What Are The Applications Of Polyurethane Foam In The Transportation Industry? – Part 1

In the transportation industry, polyurethane foam is mainly used as cushioning, interior materials, and energy-absorbing shockproof materials. Whether in airplanes, trains, automobiles, ships, boats, or lifeboats, soft, integral skin, rigid, semi-rigid polyurethane foams, and products like RIM, RRIM, and SRIM are essential.

Automobile manufacturing

Due to the increasing focus on energy conservation, the use of polyurethane foam in the automotive industry has significantly grown. In 1969, a mid-sized American car used 7.9 kg of polyurethane foam; by 1979, this had increased to 20 kg. In China, an Iveco van requires 40 kg of polyurethane foam per vehicle. The application of polyurethane foam significantly reduces vehicle weight and fuel consumption. Its low cost allows for versatile design options. Additional benefits include soft interior touch, driving comfort, noise reduction, thermal insulation in summer, and heat retention in winter. As the automobile industry continues to expand, so does the market for polyurethane foam.

Soft foam cushions, backrests, headrests, etc.

Nearly all cars—including sedans, buses, and trucks—use soft polyurethane foam for seats and backrests. It is economical, durable, comfortable, and safe.

Manufacturing of soft foam cushions typically uses hot molding and cold molding processes. Seat cushions are the largest component of polyurethane foam in vehicles and are the most comfort-sensitive. Cold-molded cushions made from high-activity polyether and polymer polyols offer high resilience and excellent load-bearing performance (indentation factor ≥ 3 seconds), providing better comfort than hot-molded cushions. However, due to the low cost and availability of raw materials, hot molding still has a market. Flame-retardant cushions are necessary for safety. Driver seats require higher performance standards than passenger seats.

Seats must always provide sufficient space for passenger movement, and the effects of acceleration in both horizontal and vertical directions must be balanced. Seat design should align with human anatomy, and seat pressure distribution should be optimized for comfort.
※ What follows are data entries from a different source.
What follows belongs to an exercise in optimizing a design on an open flow for small area, a short achievable clock period and few clock cycles; a production flow would make more cautious choices.
At most, simulation tests tie the RTL to the original design; equivalence was not proved.
The RTL of runs 1 and 2 was laid out without a check of its function.
Power figures rest on the tool's default switching activity, not on a simulated workload.

`flow/design.v`:
```
module cfd128 (
    input  wire        clk,
    input  wire        rst,
    input  wire        host_we,
    input  wire        host_re,
    input  wire [7:0]  host_addr,
    input  wire [63:0] host_wdata,
    output reg  [63:0] host_rdata,
    output wire        busy
);
    localparam [7:0] R_ALO = 8'h00, R_AHI = 8'h01, R_M = 8'h02, R_V = 8'h03,
                     R_Q = 8'h04, R_LEN = 8'h05, R_DP = 8'h06,
                     R_STATUS = 8'h07, R_CMD = 8'h08;
    localparam [7:0] OP_NOP = 8'h00, OP_MUL = 8'h01, OP_SHF = 8'h02,
                     OP_DIVP2 = 8'h03, OP_BITAT = 8'h04, OP_ISZ = 8'h05,
                     OP_DTOA = 8'h10;
    localparam [3:0] C_MUL_OVF = 4'h1, C_SHIFT_RANGE = 4'h2, C_DIV_QOVF = 4'h3,
                     C_DIV_RANGE = 4'h4, C_BIT_RANGE = 4'h5, C_ILLEGAL_CMD = 4'h6,
                     C_BUSY_VIOL = 4'h7, C_BAD_ACCESS = 4'h8, C_DTOA_INPUT = 4'h9;
    localparam [3:0] S_IDLE  = 4'd0,
                     S_START = 4'd1,    
                     S_MUL   = 4'd2,    
                     S_SHR   = 4'd3,    
                     S_SHL   = 4'd4,    
                     S_FIN   = 4'd5,    
                     S_DINT  = 4'd6,    
                     S_DTINY = 4'd7,    
                     S_DFRAC = 4'd8;    
    localparam NSLOT = 36;
    reg [127:0] a_q;
    reg [63:0]  m_q;
    reg [63:0]  v_q;
    reg [31:0]  q_q;
    reg [5:0]   len_q;
    reg [7:0]   dp_q;
    reg         busy_q, fault_q, z_q, bit_q, ok_q;
    reg [3:0]   cause_q;
    reg [NSLOT*4-1:0] dg;       
    reg [5:0]   hq;             
    reg         rinc;           
    assign busy = busy_q;
    reg [3:0]   st;
    reg [7:0]   op_q;
    reg [7:0]   imm_q;
    reg [6:0]   cnt;
    reg         ovf;
    reg [4:0]   fd;             
    reg [127:0] w;
    reg [1:0]   mb;             
    reg         dmode;          
    wire       addr_is_buf = (host_addr[7:6] == 2'b01) && (host_addr[5:0] <= 6'd41);
    wire [5:0] bi     = host_addr[5:0];
    wire [5:0] bslot  = hq - bi;
    wire [3:0] bdig   = dg[bslot*4 +: 4];
    wire       blast  = (bi == len_q - 6'd1);
    wire [3:0] bdig2  = (rinc && blast) ? bdig + 4'd1 : bdig;
    wire [7:0] bval   = (bi < len_q) ? {4'h3, bdig2} : 8'h00;
    wire [31:0] status = {20'd0, cause_q, 3'd0, ok_q, bit_q, z_q, fault_q, busy_q};
    reg        rd_mapped;
    reg [63:0] rd_val;
    always @(*) begin
        rd_mapped = 1'b1;
        rd_val    = 64'd0;
        case (host_addr)
            R_ALO:    rd_val = a_q[63:0];
            R_AHI:    rd_val = a_q[127:64];
            R_M:      rd_val = m_q;
            R_V:      rd_val = v_q;
            R_Q:      rd_val = {32'd0, q_q};
            R_LEN:    rd_val = {58'd0, len_q};
            R_DP:     rd_val = {{56{dp_q[7]}}, dp_q};
            R_STATUS: rd_val = {32'd0, status};
            R_CMD:    rd_val = 64'd0;
            default: begin
                if (addr_is_buf) rd_val = {56'd0, bval};
                else             rd_mapped = 1'b0;
            end
        endcase
    end
    wire [7:0] w_opc = host_wdata[7:0];
    wire [7:0] w_imm = host_wdata[15:8];
    reg        w_legal;
    always @(*) begin
        w_legal = 1'b0;
        if (host_wdata[63:16] == 48'd0) begin
            case (w_opc)
                OP_NOP, OP_MUL, OP_ISZ:        w_legal = (w_imm == 8'd0);
                OP_SHF, OP_DIVP2, OP_BITAT,
                OP_DTOA:                       w_legal = 1'b1;
                default:                       w_legal = 1'b0;
            endcase
        end
    end
    wire [134:0] op1 = {5'd0, w, 2'd0};
    wire [134:0] op2 = dmode ? {2'd0, w, 5'd0} : {6'd0, (a_q & {128{mb[1]}}), 1'b0};
    wire [134:0] op3 = dmode ? {1'd0, w, 6'd0} : {7'd0, (a_q & {128{mb[0]}})};
    wire [134:0] cs_s = op1 ^ op2 ^ op3;
    wire [134:0] cs_c = (op1 & op2) | (op1 & op3) | (op2 & op3);
    wire [134:0] x;
    cfd128_cpa #(.N(135)) u_cpa (.a(cs_s), .b({cs_c[133:0], 1'b0}), .s(x));
    reg [4:0] m_top;
    integer t;
    always @(*) begin
        m_top = 5'd0;
        for (t = 0; t < 32; t = t + 1)
            if (m_q[2*t +: 2] != 2'b00) m_top = t[4:0];
    end
    wire [4:0] m_ni   = cnt[4:0] - 5'd2;
    wire [1:0] m_next = m_q[m_ni*2 +: 2];
    wire w_zero = (w == 128'd0);
    wire a_zero = (a_q == 128'd0);
    wire        d_sign = v_q[63];
    wire [10:0] d_bexp = v_q[62:52];
    wire        d_sub  = (d_bexp == 11'd0);
    wire [52:0] d_f    = {~d_sub, v_q[51:0]};
    wire signed [12:0] d_ib = d_sub ? -13'sd1021 : ($signed({2'b00, d_bexp}) - 13'sd1022);
    wire        d_rej  = (d_ib > 13'sd73) || (imm_q > 8'd20);
    wire [4:0]  fc     = imm_q[4:0];
    reg  [6:0]  d_cfc;
    always @(*) begin
        case (fc)
            5'd0:  d_cfc = 7'd0;   5'd1:  d_cfc = 7'd4;   5'd2:  d_cfc = 7'd7;
            5'd3:  d_cfc = 7'd10;  5'd4:  d_cfc = 7'd14;  5'd5:  d_cfc = 7'd17;
            5'd6:  d_cfc = 7'd20;  5'd7:  d_cfc = 7'd24;  5'd8:  d_cfc = 7'd27;
            5'd9:  d_cfc = 7'd30;  5'd10: d_cfc = 7'd34;  5'd11: d_cfc = 7'd37;
            5'd12: d_cfc = 7'd40;  5'd13: d_cfc = 7'd44;  5'd14: d_cfc = 7'd47;
            5'd15: d_cfc = 7'd50;  5'd16: d_cfc = 7'd54;  5'd17: d_cfc = 7'd57;
            5'd18: d_cfc = 7'd60;  5'd19: d_cfc = 7'd64;  default: d_cfc = 7'd67;
        endcase
    end
    wire        d_zero = (d_ib <= -$signed({6'd0, d_cfc}) - 13'sd1);
    wire        d_hasint = (d_ib > 13'sd0);
    wire [6:0]  d_ibu  = d_ib[6:0];             
    wire [6:0]  d_s    = 7'd0 - d_ib[6:0];      
    wire [1:0]  d_l0   = d_hasint ? (2'd0 - d_ibu[1:0]) : d_s[1:0];
    wire [127:0] d_wl  = {d_f, 75'd0} >> d_l0;
    function [3:0] add3;       
        input [3:0] d;
        begin
            add3[3] = d[3] | (d[2] & (d[1] | d[0]));
            add3[2] = (d[3] & d[0]) | (~d[3] & d[2] & ~d[1] & ~d[0]);
            add3[1] = (~d[3] & ~d[2] & d[1]) | (d[2] & d[1] & d[0]) | (d[3] & ~d[0]);
            add3[0] = (~d[3] & ~d[2] & d[0]) | (d[2] & d[1] & ~d[0]) | (d[3] & ~d[0]);
        end
    endfunction
    function [87:0] dab1;
        input [87:0] d;
        input        b;
        integer j;
        reg [87:0] a;
        begin
            for (j = 0; j < 22; j = j + 1)
                a[j*4 +: 4] = add3(d[j*4 +: 4]);
            dab1 = {a[86:0], b};
        end
    endfunction
    wire [87:0] dd4 = dab1(dab1(dab1(dab1(dg[87:0], w[127]), w[126]), w[125]), w[124]);
    function [7:0] bcd2;
        input [6:0] v;
        integer k;
        begin
            bcd2 = 8'd0;
            for (k = 0; k < 100; k = k + 1)
                if (v == k) begin bcd2[7:4] = k / 10; bcd2[3:0] = k % 10; end
        end
    endfunction
    wire [7:0] xd = bcd2(x[134:128]);
    wire        f_p  = (fd > fc);                    
    wire        f_r  = f_p ? (dg[3:0] >= 4'd5) : w[127];
    reg  [5:0]  f_h;  reg f_any;
    reg  [5:0]  f_lo;
    integer u;
    always @(*) begin
        f_h = 6'd0; f_any = 1'b0;
        for (u = 0; u < NSLOT; u = u + 1)
            if ((dg[u*4 +: 4] != 4'd0) && (u != 0 || !f_p)) begin
                f_h = u[5:0]; f_any = 1'b1;
            end
        f_lo = 6'd0;
        for (u = NSLOT - 1; u >= 0; u = u - 1)
            if ((f_r ? (dg[u*4 +: 4] != 4'd9) : (dg[u*4 +: 4] != 4'd0)) && (u != 0 || !f_p))
                f_lo = u[5:0];
    end
    wire [5:0] f_top = (f_r && (!f_any || f_lo > f_h)) ? f_lo : f_h;
    wire       f_nz  = f_any | f_r;
    wire [5:0] f_len = f_nz ? (f_top - f_lo + 6'd1) : 6'd0;
    wire [7:0] f_dp  = f_nz ? ({2'b00, f_top} - {3'b000, fd} + 8'd1) : (8'd0 - {3'b000, fc});
    wire [127:0] div_mask = ~({128{1'b1}} << imm_q[6:0]);
    reg        cmd_fault;
    reg [3:0]  cmd_cause;
    reg        host_fault;
    reg [3:0]  host_cause;
    wire signed [7:0] shf_k = imm_q;
    always @(posedge clk) begin
        cmd_fault  = 1'b0;
        cmd_cause  = 4'd0;
        host_fault = 1'b0;
        host_cause = 4'd0;
        if (rst) begin
            a_q        <= 128'd0;
            m_q        <= 64'd0;
            v_q        <= 64'd0;
            q_q        <= 32'd0;
            len_q      <= 6'd0;
            dp_q       <= 8'd0;
            busy_q     <= 1'b0;
            fault_q    <= 1'b0;
            z_q        <= 1'b0;
            bit_q      <= 1'b0;
            ok_q       <= 1'b0;
            cause_q    <= 4'd0;
            hq         <= 6'd0;
            rinc       <= 1'b0;
            host_rdata <= 64'd0;
            st         <= S_IDLE;
            op_q       <= 8'd0;
            imm_q      <= 8'd0;
            cnt        <= 7'd0;
            ovf        <= 1'b0;
            fd         <= 5'd0;
            w          <= 128'd0;
            mb         <= 2'b00;
            dmode      <= 1'b0;
        end else begin
            if (host_re) begin
                host_rdata <= rd_val;
                if (!rd_mapped) begin
                    host_fault = 1'b1;
                    host_cause = C_BAD_ACCESS;
                end
            end
            if (host_we) begin
                if (busy_q) begin
                    host_fault = 1'b1;
                    host_cause = C_BUSY_VIOL;
                end else if (!fault_q) begin
                    case (host_addr)
                        R_ALO: a_q[63:0]   <= host_wdata;
                        R_AHI: a_q[127:64] <= host_wdata;
                        R_M:   m_q         <= host_wdata;
                        R_V:   v_q         <= host_wdata;
                        R_CMD: begin
                            if (w_legal) begin
                                op_q  <= w_opc;
                                imm_q <= w_imm;
                                mb    <= (w_opc == OP_SHF && w_imm[7] && w_imm[0]) ? 2'b10 : 2'b01;
                                if (w_opc == OP_ISZ) begin
                                    z_q <= a_zero;
                                end else if (w_opc != OP_NOP) begin
                                    busy_q <= 1'b1;
                                    st     <= S_START;
                                end
                            end else begin
                                host_fault = 1'b1;
                                host_cause = C_ILLEGAL_CMD;
                            end
                        end
                        default: begin
                            host_fault = 1'b1;
                            host_cause = C_BAD_ACCESS;
                        end
                    endcase
                end
            end
            case (st)
                S_IDLE: ;
                S_START: begin
                    case (op_q)
                        OP_MUL: begin
                            if (m_q == 64'd0) begin
                                a_q    <= 128'd0;
                                busy_q <= 1'b0;
                                st     <= S_IDLE;
                            end else begin
                                mb  <= m_q[m_top*2 +: 2];
                                ovf <= 1'b0;
                                cnt <= {2'b00, m_top} + 7'd1;
                                st  <= S_MUL;
                            end
                        end
                        OP_SHF: begin
                            mb <= 2'b00;
                            if ((shf_k > 8'sd64) || (shf_k < -8'sd64)) begin
                                cmd_fault = 1'b1;
                                cmd_cause = C_SHIFT_RANGE;
                                busy_q <= 1'b0;
                                st     <= S_IDLE;
                            end else if (shf_k == 8'sd0) begin
                                busy_q <= 1'b0;
                                st     <= S_IDLE;
                            end else begin
                                w <= x[127:0];           
                                if (shf_k[7]) begin
                                    cnt <= (7'd0 - imm_q[6:0]) & 7'b1111110;
                                    st  <= S_SHL;
                                end else begin
                                    cnt <= imm_q[6:0];
                                    st  <= S_SHR;
                                end
                            end
                        end
                        OP_DIVP2: begin
                            mb <= 2'b00;
                            if (imm_q[7]) begin
                                cmd_fault = 1'b1;
                                cmd_cause = C_DIV_RANGE;
                                busy_q <= 1'b0;
                                st     <= S_IDLE;
                            end else begin
                                w   <= x[127:0];
                                cnt <= imm_q[6:0];
                                st  <= S_SHR;
                            end
                        end
                        OP_BITAT: begin
                            mb <= 2'b00;
                            if (imm_q[7]) begin
                                cmd_fault = 1'b1;
                                cmd_cause = C_BIT_RANGE;
                                busy_q <= 1'b0;
                                st     <= S_IDLE;
                            end else begin
                                w   <= x[127:0];
                                cnt <= imm_q[6:0];
                                st  <= S_SHR;
                            end
                        end
                        OP_DTOA: begin
                            mb <= 2'b00;
                            if (d_sign || d_bexp == 11'h7FF) begin
                                cmd_fault = 1'b1;
                                cmd_cause = C_DTOA_INPUT;
                                busy_q <= 1'b0;
                                st     <= S_IDLE;
                            end else if (d_rej) begin
                                ok_q   <= 1'b0;
                                busy_q <= 1'b0;
                                st     <= S_IDLE;
                            end else if (d_zero) begin
                                len_q  <= 6'd0;
                                dp_q   <= 8'd0 - {3'b000, fc};
                                rinc   <= 1'b0;
                                ok_q   <= 1'b1;
                                busy_q <= 1'b0;
                                st     <= S_IDLE;
                            end else begin
                                dg <= {NSLOT*4{1'b0}};
                                fd <= 5'd0;
                                w  <= d_wl;
                                if (d_hasint) begin
                                    cnt <= (d_ibu + 7'd3) >> 2;
                                    st  <= S_DINT;
                                end else begin
                                    cnt <= d_s >> 2;
                                    if (d_s[6:2] != 5'd0) st <= S_DTINY;
                                    else begin
                                        st    <= S_DFRAC;
                                        dmode <= 1'b1;
                                    end
                                end
                            end
                        end
                        default: begin
                            mb     <= 2'b00;
                            busy_q <= 1'b0;
                            st     <= S_IDLE;
                        end
                    endcase
                end
                S_MUL: begin
                    w   <= x[127:0];
                    if (x[130:128] != 3'd0) ovf <= 1'b1;
                    mb  <= (cnt == 7'd1) ? 2'b00 : m_next;
                    cnt <= cnt - 7'd1;
                    if (cnt == 7'd1) st <= S_FIN;
                end
                S_SHR: begin
                    if (op_q == OP_BITAT && cnt < 7'd16) begin
                        bit_q  <= w[cnt[3:0]];
                        w      <= 128'd0;
                        busy_q <= 1'b0;
                        st     <= S_IDLE;
                    end else if (cnt >= 7'd16) begin
                        w   <= w >> 16;
                        cnt <= cnt - 7'd16;
                    end else if (cnt >= 7'd4) begin
                        w   <= w >> 4;
                        cnt <= cnt - 7'd4;
                    end else if (cnt != 7'd0) begin
                        w   <= w >> 1;
                        cnt <= cnt - 7'd1;
                    end else begin
                        st <= S_FIN;
                    end
                end
                S_SHL: begin
                    if (cnt >= 7'd4) begin
                        w   <= w << 4;
                        cnt <= cnt - 7'd4;
                    end else if (cnt != 7'd0) begin
                        w   <= x[127:0];             
                        cnt <= 7'd0;
                    end else begin
                        st <= S_FIN;
                    end
                end
                S_FIN: begin
                    case (op_q)
                        OP_MUL: begin
                            if (ovf) begin
                                cmd_fault = 1'b1;
                                cmd_cause = C_MUL_OVF;
                            end
                            a_q <= w;
                        end
                        OP_DIVP2: begin
                            if (w[127:32] != 96'd0) begin
                                cmd_fault = 1'b1;
                                cmd_cause = C_DIV_QOVF;
                            end
                            q_q <= w[31:0];
                            a_q <= a_q & div_mask;
                        end
                        default: a_q <= w;           
                    endcase
                    w      <= 128'd0;
                    busy_q <= 1'b0;
                    st     <= S_IDLE;
                end
                S_DINT: begin
                    dg[87:0] <= dd4;
                    w        <= w << 4;
                    cnt      <= cnt - 7'd1;
                    if (cnt == 7'd1) begin
                        st    <= S_DFRAC;
                        dmode <= 1'b1;
                    end
                end
                S_DTINY: begin
                    if (cnt >= 7'd4) begin
                        w   <= w >> 16;
                        cnt <= cnt - 7'd4;
                        if (cnt == 7'd4) begin
                            st    <= S_DFRAC;
                            dmode <= 1'b1;
                        end
                    end else begin
                        w   <= w >> 4;
                        cnt <= cnt - 7'd1;
                        if (cnt == 7'd1) begin
                            st    <= S_DFRAC;
                            dmode <= 1'b1;
                        end
                    end
                end
                S_DFRAC: begin
                    if (w_zero || fd >= fc) begin
                        len_q  <= f_len;
                        dp_q   <= f_dp;
                        hq     <= f_top;
                        rinc   <= f_r;
                        ok_q   <= 1'b1;
                        w      <= 128'd0;
                        dmode  <= 1'b0;
                        busy_q <= 1'b0;
                        st     <= S_IDLE;
                    end else begin
                        dg <= {dg[NSLOT*4-9:0], xd};
                        w  <= x[127:0];
                        fd <= fd + 5'd2;
                    end
                end
                default: st <= S_IDLE;
            endcase
            if (!fault_q) begin
                if (host_fault) begin
                    fault_q <= 1'b1;
                    cause_q <= host_cause;
                end else if (cmd_fault) begin
                    fault_q <= 1'b1;
                    cause_q <= cmd_cause;
                end
            end
        end
    end
endmodule
module cfd128_cpa #(parameter N = 135) (
    input  wire [N-1:0] a,
    input  wire [N-1:0] b,
    output wire [N-1:0] s
);
    localparam L = $clog2(N);
    wire [N-1:0] g [0:2*L-1];
    wire [N-1:0] p [0:2*L-1];
    assign g[0] = a & b;
    assign p[0] = a ^ b;
    genvar l, i;
    generate
        for (l = 0; l < L; l = l + 1) begin : up
            for (i = 0; i < N; i = i + 1) begin : bt
                if (((i + 1) % (2 << l)) == 0) begin : c
                    assign g[l+1][i] = g[l][i] | (p[l][i] & g[l][i - (1 << l)]);
                    assign p[l+1][i] = p[l][i] & p[l][i - (1 << l)];
                end else begin : n
                    assign g[l+1][i] = g[l][i];
                    assign p[l+1][i] = p[l][i];
                end
            end
        end
        for (l = 0; l < L - 1; l = l + 1) begin : dn
            for (i = 0; i < N; i = i + 1) begin : bt
                if (((i + 1) % (2 << (L - 2 - l))) == (1 << (L - 2 - l)) && i >= (2 << (L - 2 - l))) begin : c
                    assign g[L+l+1][i] = g[L+l][i] | (p[L+l][i] & g[L+l][i - (1 << (L - 2 - l))]);
                    assign p[L+l+1][i] = p[L+l][i] & p[L+l][i - (1 << (L - 2 - l))];
                end else begin : n
                    assign g[L+l+1][i] = g[L+l][i];
                    assign p[L+l+1][i] = p[L+l][i];
                end
            end
        end
    endgenerate
    assign s = p[0] ^ {g[2*L-1][N-2:0], 1'b0};
endmodule
```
Through surface design of the foam, pressure distribution can be improved. Although hardness is uniform across the material, IFD performance can be adjusted based on area, thickness, and shape. This design also enhances moisture wicking and heat transfer under the seat cover. Using full-foam cushions with two different hardness levels increases comfort: softer foam at contact areas improves sitting feel, while harder foam at the base and sides provides support during vehicle operation, especially while turning. For enhanced performance, semi-rigid foam inserts can be directly foamed in place or bonded to hard support plates using foam adhesives.

Dual-hardness foam one-step molding is a relatively easy technique, where two foams of different densities are cast in one shot to form a composite part.

The headrest is also a critical component in cars. Modern designs, such as headrests with tubular metal inserts wrapped in approximately 20 mm thick integral skin foam, must meet specific requirements.